An example of a "proprietary" packaging approach is Inkling Habitat "cards". It's either a curious paper-like metaphor to replace the page, or more likely a kind look back at Hypercards. But ultimately they are still an HTML5 content block with some CSS attached and some content inside. In FX we boringly call the "cards" content blocks. They do the same thing.
Books created with these techniques should lower production costs not drive them higher; or there is something very wrong with the approach.
What really matters is not what you do in production but HOW you create and maintain your content. If you want to reuse it, remix it, break it apart, bring various components together the HTML5 design core really matters.
Digital ePub2/3 content in tablets today is like an IE6 re-run, especially with the ePub2 domination by ADE and ePub3 domination by iPad. Hopefully the AAP ePub3 Implementation Project will have an effect here. Today everything has to be dumbed down to specific system features, or you use a book app approach. IGP:Digital Publisher and AZARDI break that monopoly for education publishers who need to deliver their content directly to end-users.

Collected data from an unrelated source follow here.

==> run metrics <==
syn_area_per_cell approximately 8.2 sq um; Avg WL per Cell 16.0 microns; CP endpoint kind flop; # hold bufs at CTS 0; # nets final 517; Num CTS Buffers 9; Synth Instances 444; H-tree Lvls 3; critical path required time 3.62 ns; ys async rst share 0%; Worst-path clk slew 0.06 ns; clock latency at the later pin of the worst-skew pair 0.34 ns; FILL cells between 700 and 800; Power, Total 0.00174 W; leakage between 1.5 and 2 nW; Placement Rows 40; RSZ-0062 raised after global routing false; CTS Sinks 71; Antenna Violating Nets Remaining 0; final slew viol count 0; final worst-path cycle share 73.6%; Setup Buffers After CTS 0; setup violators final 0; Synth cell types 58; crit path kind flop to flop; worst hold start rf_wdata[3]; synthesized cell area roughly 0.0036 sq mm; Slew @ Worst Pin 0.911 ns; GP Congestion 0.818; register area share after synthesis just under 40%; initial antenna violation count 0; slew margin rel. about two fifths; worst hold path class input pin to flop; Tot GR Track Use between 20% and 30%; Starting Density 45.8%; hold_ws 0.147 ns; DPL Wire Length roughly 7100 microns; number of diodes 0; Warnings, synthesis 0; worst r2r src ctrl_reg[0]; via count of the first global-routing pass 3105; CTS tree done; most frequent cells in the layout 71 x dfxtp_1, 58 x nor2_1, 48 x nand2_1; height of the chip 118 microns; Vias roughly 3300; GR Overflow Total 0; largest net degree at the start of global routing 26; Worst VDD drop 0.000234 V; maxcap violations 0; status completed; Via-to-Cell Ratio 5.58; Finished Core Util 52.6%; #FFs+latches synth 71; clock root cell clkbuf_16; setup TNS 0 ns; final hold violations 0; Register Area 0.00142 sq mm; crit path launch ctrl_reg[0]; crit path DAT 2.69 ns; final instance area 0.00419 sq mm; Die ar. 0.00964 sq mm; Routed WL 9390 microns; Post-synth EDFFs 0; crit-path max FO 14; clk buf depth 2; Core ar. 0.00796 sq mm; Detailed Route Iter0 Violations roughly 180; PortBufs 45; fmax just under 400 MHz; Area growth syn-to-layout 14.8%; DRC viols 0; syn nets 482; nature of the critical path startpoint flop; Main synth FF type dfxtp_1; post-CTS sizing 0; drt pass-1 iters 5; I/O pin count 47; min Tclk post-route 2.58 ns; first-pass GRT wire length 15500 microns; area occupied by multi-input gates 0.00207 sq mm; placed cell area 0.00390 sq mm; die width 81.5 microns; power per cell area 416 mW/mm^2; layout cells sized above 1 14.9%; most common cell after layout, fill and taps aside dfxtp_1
===== config.mk =====
export PLATFORM = sky130hd
export DESIGN_NAME = our_framer
export DESIGN_NICKNAME = d
export VERILOG_FILES = /design/src/common/our_pkg.sv /design/src/design/our_framer.sv
export VERILOG_INCLUDE_DIRS = /design/src /design/src/common
export SDC_FILE = /design/constraint.sdc
export NUM_CORES = 1
export LEC_CHECK = 0
export BUFFER_PORTS_ARGS = -buffer_cell sky130_fd_sc_hd__buf_2
export CORE_UTILIZATION = 49
export CTS_BUF_LIST = sky130_fd_sc_hd__clkbuf_4 sky130_fd_sc_hd__clkbuf_8
export DETAILED_ROUTE_END_ITERATION = 6
export PLACE_DENSITY_LB_ADDON = 0.08
export SYNTH_ARGS = -nofsm -noshare
export SYNTH_HDL_FRONTEND = slang
export SYNTH_SLANG_ARGS = --single-unit

===== constraint.sdc =====
create_clock -name clk_i -period 3.03 [get_ports clk_i]
set_clock_uncertainty 0.2 [all_clocks]
set_input_delay 0.7575 -clock clk_i [delete_from_list [all_inputs] [get_ports clk_i]]
set_output_delay 0.7575 -clock clk_i [all_outputs]
set_load 0.01 [all_outputs]
**src/verilog/tx_cfg_pkg.sv**
```systemverilog
// Purpose : Shared constants for the transmit front-end and synthesizer
//           configuration register bank.
// Assumes : 8-bit registers addressed by an 8-bit register address.
// Notes   : Status registers also answer at their burst-space alias.
package tx_cfg_pkg;
  localparam int unsigned ADDR_W = 8;
  localparam int unsigned DATA_W = 8;

  // ----------------------------------------------------------------------
  // Register offsets
  // ----------------------------------------------------------------------
  localparam logic [7:0] OFS_FRONT_END_TX_CONFIG   = 8'h22;
  localparam logic [7:0] OFS_SYNTH_CAL_PUMP        = 8'h23;
  localparam logic [7:0] OFS_SYNTH_CAL_OSC_CURRENT = 8'h24;
  localparam logic [7:0] OFS_SYNTH_CAL_CAP_ARRAY   = 8'h25;
  localparam logic [7:0] OFS_SYNTH_CAL_CONTROL     = 8'h26;
  localparam logic [7:0] OFS_RESERVED_TRIM_29      = 8'h29;
  localparam logic [7:0] OFS_RESERVED_TRIM_2A      = 8'h2a;
  localparam logic [7:0] OFS_RESERVED_TRIM_2B      = 8'h2b;
  localparam logic [7:0] OFS_MISC_TRIM_A           = 8'h2c;
  localparam logic [7:0] OFS_MISC_TRIM_B           = 8'h2d;
  localparam logic [7:0] OFS_MISC_TRIM_C           = 8'h2e;
  localparam logic [7:0] OFS_PART_NUMBER_ID        = 8'h30;
  localparam logic [7:0] OFS_CHIP_REVISION_ID      = 8'h31;
  localparam logic [7:0] OFS_PART_NUMBER_ALT       = 8'hf0;
  localparam logic [7:0] OFS_CHIP_REVISION_ALT     = 8'hf1;
  localparam logic [7:0] OFS_VOLATILE_FIRST        = 8'h29;
  localparam logic [7:0] OFS_VOLATILE_LAST         = 8'h2e;

  // ----------------------------------------------------------------------
  // Writable bit masks (unused bits read zero)
  // ----------------------------------------------------------------------
  localparam logic [7:0] MASK_FRONT_END_TX_CONFIG   = 8'h37;
  localparam logic [7:0] MASK_SYNTH_CAL_PUMP        = 8'hff;
  localparam logic [7:0] MASK_SYNTH_CAL_OSC_CURRENT = 8'h3f;
  localparam logic [7:0] MASK_SYNTH_CAL_CAP_ARRAY   = 8'h3f;
  localparam logic [7:0] MASK_SYNTH_CAL_CONTROL     = 8'h7f;

  // ----------------------------------------------------------------------
  // Reset values
  // ----------------------------------------------------------------------
  localparam logic [7:0] RST_FRONT_END_TX_CONFIG   = 8'h10;
  localparam logic [7:0] RST_SYNTH_CAL_PUMP        = 8'ha9;
  localparam logic [7:0] RST_SYNTH_CAL_OSC_CURRENT = 8'h0a;
  localparam logic [7:0] RST_SYNTH_CAL_CAP_ARRAY   = 8'h20;
  localparam logic [7:0] RST_SYNTH_CAL_CONTROL     = 8'h0d;
  localparam logic [7:0] RST_RESERVED_TRIM_29      = 8'h59;
  localparam logic [7:0] RST_RESERVED_TRIM_2A      = 8'h7f;
  localparam logic [7:0] RST_RESERVED_TRIM_2B      = 8'h3f;
  localparam logic [7:0] RST_MISC_TRIM_A           = 8'h88;
  localparam logic [7:0] RST_MISC_TRIM_B           = 8'h31;
  localparam logic [7:0] RST_MISC_TRIM_C           = 8'h0b;

  // ----------------------------------------------------------------------
  // Field positions
  // ----------------------------------------------------------------------
  localparam int unsigned AMP_IDX_LSB      = 0;
  localparam int unsigned AMP_IDX_W        = 3;
  localparam int unsigned LO_DRIVE_LSB     = 4;
  localparam int unsigned PUMP_RESULT_LSB  = 0;
  localparam int unsigned PUMP_EN_LSB      = 4;
  localparam int unsigned PUMP_CFG_LSB     = 6;
  localparam int unsigned OSC_CUR_LSB      = 0;
  localparam int unsigned OSC_CORE_BIT     = 5;
  localparam int unsigned OSC_SEL_EN_BIT   = 1;
  localparam int unsigned POWER_TABLE_SIZE = 2;
endpackage : tx_cfg_pkg

```
**src/verilog/tx_cfg_if.sv**
```systemverilog
// Purpose : Carries the decoded power-table selection between modules.
// Assumes : One power-table entry selected per cycle.
// Notes   : The top module drives the index, the table answers.
`timescale 1ns/1ns
interface tx_cfg_if #(
  parameter int unsigned IDX_W = 3
);
  logic [IDX_W-1:0] amp_level_index;  // Requested table index
  logic [7:0]       amp_setting;      // Selected amplifier setting
  logic             index_in_range;   // Index falls inside the table

  modport ctrl (output amp_level_index, input amp_setting, input index_in_range);
  modport table_side (input amp_level_index, output amp_setting, output index_in_range);
endinterface : tx_cfg_if

```
**src/verilog/tx_synth_frontend_config_regs.sv**
```systemverilog
// Purpose : Transmit front-end and synthesizer calibration configuration
//           registers, trim registers and identification status registers.
// Assumes : The serial configuration port decodes frames into single-cycle
//           read and write strobes with an 8-bit address.
// Notes   : Read data is registered; it appears one cycle after the strobe.
`timescale 1ns/1ns

module tx_synth_frontend_config_regs
  import tx_cfg_pkg::*;
#(
  parameter logic [7:0] PART_NUMBER   = 8'h5a,  // Arbitrary value
  parameter logic [7:0] CHIP_REVISION = 8'h01   // Arbitrary value
) (
  input  wire logic       i_clk,               // Clock, 250 MHz
  input  wire logic       i_rst_n,             // Synchronous reset, active low
  input  wire logic       i_wr_en,             // Register write strobe
  input  wire logic       i_rd_en,             // Register read strobe
  input  wire logic [7:0] i_addr,              // Register address
  input  wire logic [7:0] i_wr_data,           // Write data
  input  wire logic       i_tbl_wr_en,         // Power table write strobe
  input  wire logic [0:0] i_tbl_wr_idx,        // Power table entry
  input  wire logic       i_sleep_enter,       // Pulse: entering sleep
  input  wire logic       i_pump_cal_done,     // Pulse: pump result valid
  input  wire logic [3:0] i_pump_cal_result,   // Pump calibration result
  input  wire logic       i_osc_cal_done,      // Pulse: oscillator results valid
  input  wire logic [4:0] i_osc_cur_result,    // Oscillator current result
  input  wire logic [5:0] i_cap_result,        // Capacitor array result
  output logic [7:0]      o_rd_data,           // Registered read data
  output logic            o_rd_valid,          // Read data valid pulse
  output logic [7:0]      o_amp_setting,       // Selected amplifier setting
  output logic [1:0]      o_lo_buffer_drive,   // LO buffer drive current
  output logic            o_pump_cal_stage_en, // Run pump calibration stage
  output logic [3:0]      o_pump_current,      // Pump output current code
  output logic            o_osc_core_high_sel, // High oscillator core
  output logic [4:0]      o_osc_current,       // Oscillator current code
  output logic [5:0]      o_cap_array,         // Coarse tuning capacitors
  output logic [6:0]      o_synth_cal_control, // Synthesizer cal control
  output logic            o_osc_select_cal_en  // Run oscillator select stage
);
  // ----------------------------------------------------------------------
  // Register storage
  // ----------------------------------------------------------------------
  logic [7:0] front_end_tx_config_r;
  logic [7:0] synth_cal_pump_r;
  logic [7:0] synth_cal_osc_current_r;
  logic [7:0] synth_cal_cap_array_r;
  logic [7:0] synth_cal_control_r;
  logic [7:0] reserved_trim_29_r;
  logic [7:0] reserved_trim_2a_r;
  logic [7:0] reserved_trim_2b_r;
  logic [7:0] misc_trim_a_r;
  logic [7:0] misc_trim_b_r;
  logic [7:0] misc_trim_c_r;
  logic [7:0] rd_data_nxt;

  tx_cfg_if #(.IDX_W(AMP_IDX_W)) tbl_if ();

  function automatic logic hit(input logic [7:0] addr, input logic [7:0] ofs);
    hit = (addr == ofs);
  endfunction : hit

  // ----------------------------------------------------------------------
  // Front-end configuration
  // ----------------------------------------------------------------------
  always_ff @(posedge i_clk) begin
    if (!i_rst_n) begin
      front_end_tx_config_r <= RST_FRONT_END_TX_CONFIG;
    end else if (i_wr_en && hit(i_addr, OFS_FRONT_END_TX_CONFIG)) begin
      front_end_tx_config_r <= i_wr_data & MASK_FRONT_END_TX_CONFIG;
    end
  end

  // ----------------------------------------------------------------------
  // Pump calibration: host write wins, else hardware result updates unless the enable field is 00
  // ----------------------------------------------------------------------
  always_ff @(posedge i_clk) begin
    if (!i_rst_n) begin
      synth_cal_pump_r <= RST_SYNTH_CAL_PUMP;
    end else if (i_wr_en && hit(i_addr, OFS_SYNTH_CAL_PUMP)) begin
      synth_cal_pump_r <= i_wr_data & MASK_SYNTH_CAL_PUMP;
    end else if (i_pump_cal_done && (synth_cal_pump_r[PUMP_EN_LSB +: 2] != 2'b00)) begin
      synth_cal_pump_r[PUMP_RESULT_LSB +: 4] <= i_pump_cal_result;
    end
  end

  // ----------------------------------------------------------------------
  // Oscillator current and capacitor array results, synthesizer cal control
  // ----------------------------------------------------------------------
  always_ff @(posedge i_clk) begin
    if (!i_rst_n) begin
      synth_cal_osc_current_r <= RST_SYNTH_CAL_OSC_CURRENT;
    end else if (i_wr_en && hit(i_addr, OFS_SYNTH_CAL_OSC_CURRENT)) begin
      synth_cal_osc_current_r <= i_wr_data & MASK_SYNTH_CAL_OSC_CURRENT;
    end else if (i_osc_cal_done) begin
      synth_cal_osc_current_r[OSC_CUR_LSB +: 5] <= i_osc_cur_result;
    end
  end

  always_ff @(posedge i_clk) begin
    if (!i_rst_n) begin
      synth_cal_cap_array_r <= RST_SYNTH_CAL_CAP_ARRAY;
    end else if (i_wr_en && hit(i_addr, OFS_SYNTH_CAL_CAP_ARRAY)) begin
      synth_cal_cap_array_r <= i_wr_data & MASK_SYNTH_CAL_CAP_ARRAY;
    end else if (i_osc_cal_done) begin
      synth_cal_cap_array_r <= {2'b00, i_cap_result};
    end
  end

  always_ff @(posedge i_clk) begin
    if (!i_rst_n) begin
      synth_cal_control_r <= RST_SYNTH_CAL_CONTROL;
    end else if (i_wr_en && hit(i_addr, OFS_SYNTH_CAL_CONTROL)) begin
      synth_cal_control_r <= i_wr_data & MASK_SYNTH_CAL_CONTROL;
    end
  end

  // ----------------------------------------------------------------------
  // Trim registers, reloaded on sleep entry
  // ----------------------------------------------------------------------
  always_ff @(posedge i_clk) begin
    if (!i_rst_n || i_sleep_enter) begin
      reserved_trim_29_r <= RST_RESERVED_TRIM_29;
      reserved_trim_2a_r <= RST_RESERVED_TRIM_2A;
      reserved_trim_2b_r <= RST_RESERVED_TRIM_2B;
      misc_trim_a_r      <= RST_MISC_TRIM_A;
      misc_trim_b_r      <= RST_MISC_TRIM_B;
      misc_trim_c_r      <= RST_MISC_TRIM_C;
    end else if (i_wr_en) begin
      if (hit(i_addr, OFS_RESERVED_TRIM_29)) reserved_trim_29_r <= i_wr_data;
      if (hit(i_addr, OFS_RESERVED_TRIM_2A)) reserved_trim_2a_r <= i_wr_data;
      if (hit(i_addr, OFS_RESERVED_TRIM_2B)) reserved_trim_2b_r <= i_wr_data;
      if (hit(i_addr, OFS_MISC_TRIM_A)) misc_trim_a_r <= i_wr_data;
      if (hit(i_addr, OFS_MISC_TRIM_B)) misc_trim_b_r <= i_wr_data;
      if (hit(i_addr, OFS_MISC_TRIM_C)) misc_trim_c_r <= i_wr_data;
    end
  end

  // ----------------------------------------------------------------------
  // Read mux
  // ----------------------------------------------------------------------
  always_comb begin
    unique case (i_addr)
      OFS_FRONT_END_TX_CONFIG:   rd_data_nxt = front_end_tx_config_r;
      OFS_SYNTH_CAL_PUMP:        rd_data_nxt = synth_cal_pump_r;
      OFS_SYNTH_CAL_OSC_CURRENT: rd_data_nxt = synth_cal_osc_current_r;
      OFS_SYNTH_CAL_CAP_ARRAY:   rd_data_nxt = synth_cal_cap_array_r;
      OFS_SYNTH_CAL_CONTROL:     rd_data_nxt = synth_cal_control_r;
      OFS_RESERVED_TRIM_29:      rd_data_nxt = reserved_trim_29_r;
      OFS_RESERVED_TRIM_2A:      rd_data_nxt = reserved_trim_2a_r;
      OFS_RESERVED_TRIM_2B:      rd_data_nxt = reserved_trim_2b_r;
      OFS_MISC_TRIM_A:           rd_data_nxt = misc_trim_a_r;
      OFS_MISC_TRIM_B:           rd_data_nxt = misc_trim_b_r;
      OFS_MISC_TRIM_C:           rd_data_nxt = misc_trim_c_r;
      OFS_PART_NUMBER_ID,
      OFS_PART_NUMBER_ALT:       rd_data_nxt = PART_NUMBER;
      OFS_CHIP_REVISION_ID,
      OFS_CHIP_REVISION_ALT:     rd_data_nxt = CHIP_REVISION;
      default:                   rd_data_nxt = 8'h00;
    endcase
  end

  always_ff @(posedge i_clk) begin
    if (!i_rst_n) begin
      o_rd_data  <= 8'h00;
      o_rd_valid <= 1'b0;
    end else begin
      o_rd_valid <= i_rd_en;
      if (i_rd_en) begin
        o_rd_data <= rd_data_nxt;
      end
    end
  end

  // ----------------------------------------------------------------------
  // Power table lookup
  // ----------------------------------------------------------------------
  assign tbl_if.amp_level_index = front_end_tx_config_r[AMP_IDX_LSB +: AMP_IDX_W];

  power_level_table #(.ENTRIES(POWER_TABLE_SIZE)) u_table (
    .i_clk     (i_clk),
    .i_rst_n   (i_rst_n),
    .i_wr_en   (i_tbl_wr_en),
    .i_wr_idx  (i_tbl_wr_idx),
    .i_wr_data (i_wr_data),
    .tbl       (tbl_if.table_side)
  );

  // ----------------------------------------------------------------------
  // Registered control outputs
  // ----------------------------------------------------------------------
  always_ff @(posedge i_clk) begin
    if (!i_rst_n) begin
      o_amp_setting       <= 8'h00;
      o_lo_buffer_drive   <= RST_FRONT_END_TX_CONFIG[LO_DRIVE_LSB +: 2];
      o_pump_cal_stage_en <= (RST_SYNTH_CAL_PUMP[PUMP_EN_LSB +: 2] != 2'b00);
      o_pump_current      <= RST_SYNTH_CAL_PUMP[PUMP_RESULT_LSB +: 4];
      o_osc_core_high_sel <= RST_SYNTH_CAL_OSC_CURRENT[OSC_CORE_BIT];
      o_osc_current       <= RST_SYNTH_CAL_OSC_CURRENT[OSC_CUR_LSB +: 5];
      o_cap_array         <= RST_SYNTH_CAL_CAP_ARRAY[5:0];
      o_synth_cal_control <= RST_SYNTH_CAL_CONTROL[6:0];
      o_osc_select_cal_en <= RST_MISC_TRIM_C[OSC_SEL_EN_BIT];
    end else begin
      o_amp_setting       <= tbl_if.amp_setting;
      o_lo_buffer_drive   <= front_end_tx_config_r[LO_DRIVE_LSB +: 2];
      o_pump_cal_stage_en <= (synth_cal_pump_r[PUMP_EN_LSB +: 2] != 2'b00);
      o_pump_current      <= synth_cal_pump_r[PUMP_RESULT_LSB +: 4];
      o_osc_core_high_sel <= synth_cal_osc_current_r[OSC_CORE_BIT];
      o_osc_current       <= synth_cal_osc_current_r[OSC_CUR_LSB +: 5];
      o_cap_array         <= synth_cal_cap_array_r[5:0];
      o_synth_cal_control <= synth_cal_control_r[6:0];
      o_osc_select_cal_en <= misc_trim_c_r[OSC_SEL_EN_BIT];
    end
  end
endmodule : tx_synth_frontend_config_regs

```
**src/verilog/power_level_table.sv**
```systemverilog
// Purpose : Small table of programmable amplifier settings, indexed by the
//           amplifier level index.
// Assumes : Entries are written by the host through the top module.
// Notes   : Out-of-range indexes select the last entry.
`timescale 1ns/1ns
module power_level_table
  import tx_cfg_pkg::*;
#(
  parameter int unsigned ENTRIES = POWER_TABLE_SIZE
) (
  input  wire logic       i_clk,      // Clock
  input  wire logic       i_rst_n,    // Synchronous reset, active low
  input  wire logic       i_wr_en,    // Write one table entry
  input  wire logic [0:0] i_wr_idx,   // Entry written
  input  wire logic [7:0] i_wr_data,  // Entry value
  tx_cfg_if.table_side    tbl         // Index in, setting out
);
  if (ENTRIES != 2) begin : g_entries_check
    $error("power_level_table supports two entries");
  end

  logic [7:0] entry_r [ENTRIES];

  // ----------------------------------------------------------------------
  // Entry storage
  // ----------------------------------------------------------------------
  always_ff @(posedge i_clk) begin
    if (!i_rst_n) begin
      for (int i = 0; i < ENTRIES; i++) begin
        entry_r[i] <= 8'h00;
      end
    end else if (i_wr_en) begin
      entry_r[i_wr_idx] <= i_wr_data;
    end
  end

  // ----------------------------------------------------------------------
  // Lookup
  // ----------------------------------------------------------------------
  always_comb begin
    tbl.index_in_range = (tbl.amp_level_index < 3'(ENTRIES));
    if (tbl.index_in_range) begin
      tbl.amp_setting = entry_r[tbl.amp_level_index[0]];
    end else begin
      tbl.amp_setting = entry_r[ENTRIES-1];
    end
  end
endmodule : power_level_table

```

It is vitally important that publishers do not have to care about reading systems and devices. The content must be created, maintained and ready to generate formats for all current platforms and anything the future may introduce.
That is the value of IGP:Digital Publisher and IGP:FoundationXHTML. The value has now been extended with the CSS Direct Design add-in making fixed layout and reflowable to fixed layout books easy to create.